## Task objective
Copy out the entries below exactly as they stand, but only from the line containing "post-layout: -0.02027 ns" through the line containing "paths: 0.08 ns".
Data supplied section start
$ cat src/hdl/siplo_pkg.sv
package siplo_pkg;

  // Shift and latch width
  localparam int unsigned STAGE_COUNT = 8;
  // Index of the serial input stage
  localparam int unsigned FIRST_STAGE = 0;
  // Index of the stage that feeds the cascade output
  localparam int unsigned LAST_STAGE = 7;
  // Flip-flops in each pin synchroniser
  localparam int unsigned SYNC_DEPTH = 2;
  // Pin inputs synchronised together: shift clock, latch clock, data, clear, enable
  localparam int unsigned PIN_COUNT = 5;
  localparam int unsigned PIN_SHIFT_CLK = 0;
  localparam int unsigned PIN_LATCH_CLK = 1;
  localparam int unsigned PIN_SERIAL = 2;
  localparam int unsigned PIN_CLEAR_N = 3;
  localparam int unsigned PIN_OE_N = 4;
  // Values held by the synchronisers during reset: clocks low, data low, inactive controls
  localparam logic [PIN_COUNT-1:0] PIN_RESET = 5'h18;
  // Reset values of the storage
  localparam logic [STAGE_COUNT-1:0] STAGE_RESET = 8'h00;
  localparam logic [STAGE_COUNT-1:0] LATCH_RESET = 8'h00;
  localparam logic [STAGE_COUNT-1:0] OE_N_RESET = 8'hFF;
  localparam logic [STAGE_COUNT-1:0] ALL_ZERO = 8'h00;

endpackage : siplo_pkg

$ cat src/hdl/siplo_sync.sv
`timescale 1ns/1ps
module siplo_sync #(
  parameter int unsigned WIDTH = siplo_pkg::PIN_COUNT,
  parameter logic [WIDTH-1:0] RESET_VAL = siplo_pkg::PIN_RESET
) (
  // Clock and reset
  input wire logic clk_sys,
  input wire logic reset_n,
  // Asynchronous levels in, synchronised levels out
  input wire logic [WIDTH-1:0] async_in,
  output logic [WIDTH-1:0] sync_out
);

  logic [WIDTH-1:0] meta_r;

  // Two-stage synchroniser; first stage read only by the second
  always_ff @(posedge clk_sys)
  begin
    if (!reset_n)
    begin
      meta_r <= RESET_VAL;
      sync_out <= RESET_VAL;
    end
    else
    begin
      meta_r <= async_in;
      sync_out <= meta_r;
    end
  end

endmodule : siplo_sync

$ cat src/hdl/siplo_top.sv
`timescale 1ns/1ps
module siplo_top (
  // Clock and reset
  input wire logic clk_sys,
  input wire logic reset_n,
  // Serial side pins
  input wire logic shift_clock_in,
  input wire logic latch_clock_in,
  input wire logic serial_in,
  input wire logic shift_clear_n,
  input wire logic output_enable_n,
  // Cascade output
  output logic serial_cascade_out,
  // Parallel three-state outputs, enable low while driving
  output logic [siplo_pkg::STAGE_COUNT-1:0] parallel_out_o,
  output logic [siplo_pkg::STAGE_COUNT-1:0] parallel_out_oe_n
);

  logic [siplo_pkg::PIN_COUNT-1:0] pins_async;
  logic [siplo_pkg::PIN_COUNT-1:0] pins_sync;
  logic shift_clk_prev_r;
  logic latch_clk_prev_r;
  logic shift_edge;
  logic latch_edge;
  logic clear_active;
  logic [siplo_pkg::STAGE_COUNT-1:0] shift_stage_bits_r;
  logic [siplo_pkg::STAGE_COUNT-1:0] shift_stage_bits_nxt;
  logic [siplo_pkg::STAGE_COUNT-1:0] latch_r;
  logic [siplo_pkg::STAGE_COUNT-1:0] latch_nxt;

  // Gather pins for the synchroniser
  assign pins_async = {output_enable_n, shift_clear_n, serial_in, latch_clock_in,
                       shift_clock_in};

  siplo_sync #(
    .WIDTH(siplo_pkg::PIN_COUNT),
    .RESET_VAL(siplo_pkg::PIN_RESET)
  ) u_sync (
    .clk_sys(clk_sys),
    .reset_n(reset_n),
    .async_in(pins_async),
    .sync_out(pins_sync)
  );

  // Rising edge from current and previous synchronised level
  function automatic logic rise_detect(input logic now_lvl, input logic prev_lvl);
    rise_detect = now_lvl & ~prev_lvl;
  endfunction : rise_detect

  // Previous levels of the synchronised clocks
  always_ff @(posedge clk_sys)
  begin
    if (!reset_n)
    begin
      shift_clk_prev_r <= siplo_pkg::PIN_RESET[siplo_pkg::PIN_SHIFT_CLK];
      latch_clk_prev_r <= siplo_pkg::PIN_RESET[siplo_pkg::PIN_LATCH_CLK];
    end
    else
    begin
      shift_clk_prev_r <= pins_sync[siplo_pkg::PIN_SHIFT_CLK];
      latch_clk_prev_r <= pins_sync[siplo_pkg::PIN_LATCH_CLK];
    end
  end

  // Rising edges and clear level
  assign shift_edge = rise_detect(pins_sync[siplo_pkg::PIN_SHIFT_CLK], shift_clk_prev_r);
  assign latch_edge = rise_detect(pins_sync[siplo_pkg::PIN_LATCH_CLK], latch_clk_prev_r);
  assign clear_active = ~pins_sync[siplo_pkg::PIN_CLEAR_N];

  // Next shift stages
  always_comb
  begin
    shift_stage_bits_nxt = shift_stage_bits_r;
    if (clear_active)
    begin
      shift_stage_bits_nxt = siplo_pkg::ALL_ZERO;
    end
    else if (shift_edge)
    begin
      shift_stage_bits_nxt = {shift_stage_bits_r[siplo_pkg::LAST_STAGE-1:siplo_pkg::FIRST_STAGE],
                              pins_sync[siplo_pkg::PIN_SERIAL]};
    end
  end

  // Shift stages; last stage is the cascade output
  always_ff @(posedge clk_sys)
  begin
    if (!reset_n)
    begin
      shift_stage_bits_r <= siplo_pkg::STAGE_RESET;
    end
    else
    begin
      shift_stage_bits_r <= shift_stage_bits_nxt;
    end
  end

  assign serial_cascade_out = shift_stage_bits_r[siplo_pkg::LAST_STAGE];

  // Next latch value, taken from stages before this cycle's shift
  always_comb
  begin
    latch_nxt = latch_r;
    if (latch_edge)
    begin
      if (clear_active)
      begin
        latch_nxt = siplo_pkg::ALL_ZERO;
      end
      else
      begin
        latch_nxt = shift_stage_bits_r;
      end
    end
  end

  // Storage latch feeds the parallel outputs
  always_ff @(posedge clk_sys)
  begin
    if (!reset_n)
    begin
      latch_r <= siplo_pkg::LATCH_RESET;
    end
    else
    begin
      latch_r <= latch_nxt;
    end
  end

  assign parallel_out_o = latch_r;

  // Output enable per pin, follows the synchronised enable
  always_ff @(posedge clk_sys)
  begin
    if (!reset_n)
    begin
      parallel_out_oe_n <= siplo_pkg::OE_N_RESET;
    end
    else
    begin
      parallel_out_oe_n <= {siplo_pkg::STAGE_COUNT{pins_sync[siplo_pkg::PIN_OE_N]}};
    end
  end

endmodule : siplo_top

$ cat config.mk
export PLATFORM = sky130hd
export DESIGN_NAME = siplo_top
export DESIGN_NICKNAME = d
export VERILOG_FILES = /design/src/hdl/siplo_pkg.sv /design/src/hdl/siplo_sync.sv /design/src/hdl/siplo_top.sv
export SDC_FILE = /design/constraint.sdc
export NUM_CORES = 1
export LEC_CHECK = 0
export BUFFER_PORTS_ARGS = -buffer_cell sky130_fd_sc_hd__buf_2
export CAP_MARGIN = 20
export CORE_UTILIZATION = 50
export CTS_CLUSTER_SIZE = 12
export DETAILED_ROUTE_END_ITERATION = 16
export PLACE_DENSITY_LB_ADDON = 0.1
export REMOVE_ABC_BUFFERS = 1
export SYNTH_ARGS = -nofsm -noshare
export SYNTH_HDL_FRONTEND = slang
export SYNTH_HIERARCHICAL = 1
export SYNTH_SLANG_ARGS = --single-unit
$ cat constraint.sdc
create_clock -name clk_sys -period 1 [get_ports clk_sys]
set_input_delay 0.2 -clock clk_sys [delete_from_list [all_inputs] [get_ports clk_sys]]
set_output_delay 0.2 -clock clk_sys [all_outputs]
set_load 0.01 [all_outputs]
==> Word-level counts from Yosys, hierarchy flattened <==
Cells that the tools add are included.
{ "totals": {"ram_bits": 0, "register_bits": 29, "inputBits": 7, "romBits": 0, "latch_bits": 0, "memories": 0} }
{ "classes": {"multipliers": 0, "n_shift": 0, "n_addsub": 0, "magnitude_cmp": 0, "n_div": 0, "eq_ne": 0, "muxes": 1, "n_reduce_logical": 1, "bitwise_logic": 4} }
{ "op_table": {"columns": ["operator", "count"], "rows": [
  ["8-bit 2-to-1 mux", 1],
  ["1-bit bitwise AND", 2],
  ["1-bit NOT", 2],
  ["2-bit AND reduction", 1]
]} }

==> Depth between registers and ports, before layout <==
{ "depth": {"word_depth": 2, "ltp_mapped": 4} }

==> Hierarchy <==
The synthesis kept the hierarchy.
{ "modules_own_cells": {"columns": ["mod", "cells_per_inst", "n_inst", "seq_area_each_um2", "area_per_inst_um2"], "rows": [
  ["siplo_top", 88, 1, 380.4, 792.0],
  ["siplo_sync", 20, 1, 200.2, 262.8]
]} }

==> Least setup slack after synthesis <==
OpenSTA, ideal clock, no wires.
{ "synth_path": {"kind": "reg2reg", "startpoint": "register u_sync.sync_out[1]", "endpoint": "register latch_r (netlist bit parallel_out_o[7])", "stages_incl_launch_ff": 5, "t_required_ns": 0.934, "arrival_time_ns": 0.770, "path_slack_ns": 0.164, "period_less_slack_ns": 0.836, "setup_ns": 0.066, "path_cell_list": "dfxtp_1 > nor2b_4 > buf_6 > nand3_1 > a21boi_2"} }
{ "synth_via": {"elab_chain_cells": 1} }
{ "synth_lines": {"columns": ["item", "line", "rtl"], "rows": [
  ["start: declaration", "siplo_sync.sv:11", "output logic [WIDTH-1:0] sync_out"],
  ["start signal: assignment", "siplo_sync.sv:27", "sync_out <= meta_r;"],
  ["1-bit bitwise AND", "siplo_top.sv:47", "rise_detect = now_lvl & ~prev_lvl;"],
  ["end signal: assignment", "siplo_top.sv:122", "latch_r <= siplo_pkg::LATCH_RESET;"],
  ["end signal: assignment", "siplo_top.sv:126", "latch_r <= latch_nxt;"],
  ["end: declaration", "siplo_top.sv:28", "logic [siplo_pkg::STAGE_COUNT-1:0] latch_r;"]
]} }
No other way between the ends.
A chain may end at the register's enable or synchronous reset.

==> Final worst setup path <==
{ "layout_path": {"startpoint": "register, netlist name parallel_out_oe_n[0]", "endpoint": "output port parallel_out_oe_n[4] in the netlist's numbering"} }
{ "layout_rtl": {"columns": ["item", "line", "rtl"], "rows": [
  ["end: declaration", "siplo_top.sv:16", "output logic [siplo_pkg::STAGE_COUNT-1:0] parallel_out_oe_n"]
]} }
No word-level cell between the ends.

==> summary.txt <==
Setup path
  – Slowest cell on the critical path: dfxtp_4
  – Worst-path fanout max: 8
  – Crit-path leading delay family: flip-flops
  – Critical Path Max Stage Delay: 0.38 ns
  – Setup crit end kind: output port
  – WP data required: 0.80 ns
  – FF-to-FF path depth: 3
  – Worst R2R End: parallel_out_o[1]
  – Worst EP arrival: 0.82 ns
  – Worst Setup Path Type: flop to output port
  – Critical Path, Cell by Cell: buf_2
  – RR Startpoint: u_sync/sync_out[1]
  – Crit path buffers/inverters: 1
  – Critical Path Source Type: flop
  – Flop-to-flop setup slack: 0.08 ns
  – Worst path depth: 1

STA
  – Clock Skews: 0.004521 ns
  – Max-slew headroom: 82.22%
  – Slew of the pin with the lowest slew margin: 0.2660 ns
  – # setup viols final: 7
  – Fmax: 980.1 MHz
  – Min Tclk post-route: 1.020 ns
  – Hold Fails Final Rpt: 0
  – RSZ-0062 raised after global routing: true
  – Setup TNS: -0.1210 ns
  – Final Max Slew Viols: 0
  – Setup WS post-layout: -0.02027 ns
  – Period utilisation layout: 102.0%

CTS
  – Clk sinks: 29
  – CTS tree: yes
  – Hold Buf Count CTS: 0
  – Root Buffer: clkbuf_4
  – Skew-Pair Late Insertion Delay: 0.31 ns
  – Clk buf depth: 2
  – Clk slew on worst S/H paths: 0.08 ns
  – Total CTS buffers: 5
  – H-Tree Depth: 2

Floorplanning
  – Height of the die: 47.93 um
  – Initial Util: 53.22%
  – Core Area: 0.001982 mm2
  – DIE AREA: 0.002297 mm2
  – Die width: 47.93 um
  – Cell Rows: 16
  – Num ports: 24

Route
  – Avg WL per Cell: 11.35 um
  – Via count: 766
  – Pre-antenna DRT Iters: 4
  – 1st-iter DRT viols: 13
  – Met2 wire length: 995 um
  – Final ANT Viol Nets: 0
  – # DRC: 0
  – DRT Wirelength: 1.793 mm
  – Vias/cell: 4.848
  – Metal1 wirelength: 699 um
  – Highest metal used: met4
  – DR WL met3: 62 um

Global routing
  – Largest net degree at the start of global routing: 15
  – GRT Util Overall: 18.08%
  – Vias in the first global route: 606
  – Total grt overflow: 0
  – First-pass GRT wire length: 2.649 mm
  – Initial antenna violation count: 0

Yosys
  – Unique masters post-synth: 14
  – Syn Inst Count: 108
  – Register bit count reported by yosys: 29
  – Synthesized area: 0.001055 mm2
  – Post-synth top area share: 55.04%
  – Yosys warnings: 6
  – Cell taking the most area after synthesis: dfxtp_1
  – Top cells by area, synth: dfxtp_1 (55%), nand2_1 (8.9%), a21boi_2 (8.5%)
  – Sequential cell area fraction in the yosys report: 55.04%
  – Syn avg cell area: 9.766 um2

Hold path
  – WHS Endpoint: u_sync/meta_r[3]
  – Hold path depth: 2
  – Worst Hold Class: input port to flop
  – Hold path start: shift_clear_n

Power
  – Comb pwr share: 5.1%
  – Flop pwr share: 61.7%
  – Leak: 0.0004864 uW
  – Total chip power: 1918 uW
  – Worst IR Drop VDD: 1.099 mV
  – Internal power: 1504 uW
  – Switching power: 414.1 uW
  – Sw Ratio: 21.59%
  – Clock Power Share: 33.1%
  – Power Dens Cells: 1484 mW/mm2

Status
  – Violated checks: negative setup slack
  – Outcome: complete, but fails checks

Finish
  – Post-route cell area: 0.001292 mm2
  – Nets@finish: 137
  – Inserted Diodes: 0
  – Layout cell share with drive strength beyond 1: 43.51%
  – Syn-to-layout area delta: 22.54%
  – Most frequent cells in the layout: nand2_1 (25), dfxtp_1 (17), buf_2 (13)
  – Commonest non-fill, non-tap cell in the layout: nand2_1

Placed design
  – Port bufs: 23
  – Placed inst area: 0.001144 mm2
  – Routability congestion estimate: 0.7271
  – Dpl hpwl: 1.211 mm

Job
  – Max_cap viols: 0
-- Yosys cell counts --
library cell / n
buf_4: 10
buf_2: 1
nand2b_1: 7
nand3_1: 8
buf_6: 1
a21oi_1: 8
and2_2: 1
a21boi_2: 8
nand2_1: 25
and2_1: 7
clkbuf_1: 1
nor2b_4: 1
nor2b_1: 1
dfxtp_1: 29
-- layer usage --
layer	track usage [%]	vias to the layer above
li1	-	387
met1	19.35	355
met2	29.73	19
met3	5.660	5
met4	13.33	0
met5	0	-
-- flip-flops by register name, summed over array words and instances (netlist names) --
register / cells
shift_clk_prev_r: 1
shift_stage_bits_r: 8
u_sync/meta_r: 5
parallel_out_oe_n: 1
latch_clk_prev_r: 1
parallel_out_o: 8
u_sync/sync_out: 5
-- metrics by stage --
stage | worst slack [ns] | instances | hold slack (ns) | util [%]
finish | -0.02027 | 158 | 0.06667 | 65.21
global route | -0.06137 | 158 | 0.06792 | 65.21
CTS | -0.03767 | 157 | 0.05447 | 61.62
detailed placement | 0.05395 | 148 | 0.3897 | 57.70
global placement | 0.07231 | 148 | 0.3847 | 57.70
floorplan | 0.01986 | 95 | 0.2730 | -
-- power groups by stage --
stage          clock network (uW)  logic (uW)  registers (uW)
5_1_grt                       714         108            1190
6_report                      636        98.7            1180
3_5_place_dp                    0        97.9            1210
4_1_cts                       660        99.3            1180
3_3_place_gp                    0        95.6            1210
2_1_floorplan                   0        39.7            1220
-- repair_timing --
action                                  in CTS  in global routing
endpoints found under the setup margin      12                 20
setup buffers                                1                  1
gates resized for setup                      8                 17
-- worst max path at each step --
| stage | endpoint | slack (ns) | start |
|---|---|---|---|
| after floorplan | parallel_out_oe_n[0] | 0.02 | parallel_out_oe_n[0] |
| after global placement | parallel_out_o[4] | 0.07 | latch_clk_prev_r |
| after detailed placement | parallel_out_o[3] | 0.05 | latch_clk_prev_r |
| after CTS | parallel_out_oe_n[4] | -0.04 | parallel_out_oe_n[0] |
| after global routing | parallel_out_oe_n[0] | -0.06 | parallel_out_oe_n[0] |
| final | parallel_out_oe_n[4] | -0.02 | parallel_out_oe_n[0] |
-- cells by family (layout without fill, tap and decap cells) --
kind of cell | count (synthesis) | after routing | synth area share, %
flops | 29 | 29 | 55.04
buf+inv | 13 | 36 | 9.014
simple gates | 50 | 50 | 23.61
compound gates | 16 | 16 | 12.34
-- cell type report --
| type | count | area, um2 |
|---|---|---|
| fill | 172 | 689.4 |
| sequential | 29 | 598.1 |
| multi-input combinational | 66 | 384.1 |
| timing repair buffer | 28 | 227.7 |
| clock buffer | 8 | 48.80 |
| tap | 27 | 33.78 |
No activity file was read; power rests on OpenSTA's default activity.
Data supplied section end
Data supplied section start
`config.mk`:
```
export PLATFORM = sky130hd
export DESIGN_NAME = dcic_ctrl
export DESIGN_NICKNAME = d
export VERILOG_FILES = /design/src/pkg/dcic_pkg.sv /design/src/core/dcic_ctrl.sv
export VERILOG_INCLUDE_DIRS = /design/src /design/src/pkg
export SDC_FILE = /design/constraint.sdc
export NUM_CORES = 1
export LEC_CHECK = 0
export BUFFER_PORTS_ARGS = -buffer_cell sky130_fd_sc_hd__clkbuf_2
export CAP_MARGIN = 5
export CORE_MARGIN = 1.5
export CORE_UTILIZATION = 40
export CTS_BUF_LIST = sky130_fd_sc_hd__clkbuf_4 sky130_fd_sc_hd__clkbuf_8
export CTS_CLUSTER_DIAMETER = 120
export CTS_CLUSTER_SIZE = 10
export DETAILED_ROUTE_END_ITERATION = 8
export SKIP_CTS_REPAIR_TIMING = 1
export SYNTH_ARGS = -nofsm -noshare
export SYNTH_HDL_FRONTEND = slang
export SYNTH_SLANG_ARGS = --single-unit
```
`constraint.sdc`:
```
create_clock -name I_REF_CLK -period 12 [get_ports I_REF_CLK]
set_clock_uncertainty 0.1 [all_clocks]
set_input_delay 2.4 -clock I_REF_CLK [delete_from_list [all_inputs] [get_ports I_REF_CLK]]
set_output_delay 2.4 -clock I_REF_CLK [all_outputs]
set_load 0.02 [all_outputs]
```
Data supplied section end
## Solution to this problem
  – Setup WS post-layout: -0.02027 ns
  – Period utilisation layout: 102.0%

CTS
  – Clk sinks: 29
  – CTS tree: yes
  – Hold Buf Count CTS: 0
  – Root Buffer: clkbuf_4
  – Skew-Pair Late Insertion Delay: 0.31 ns
  – Clk buf depth: 2
  – Clk slew on worst S/H paths: 0.08 ns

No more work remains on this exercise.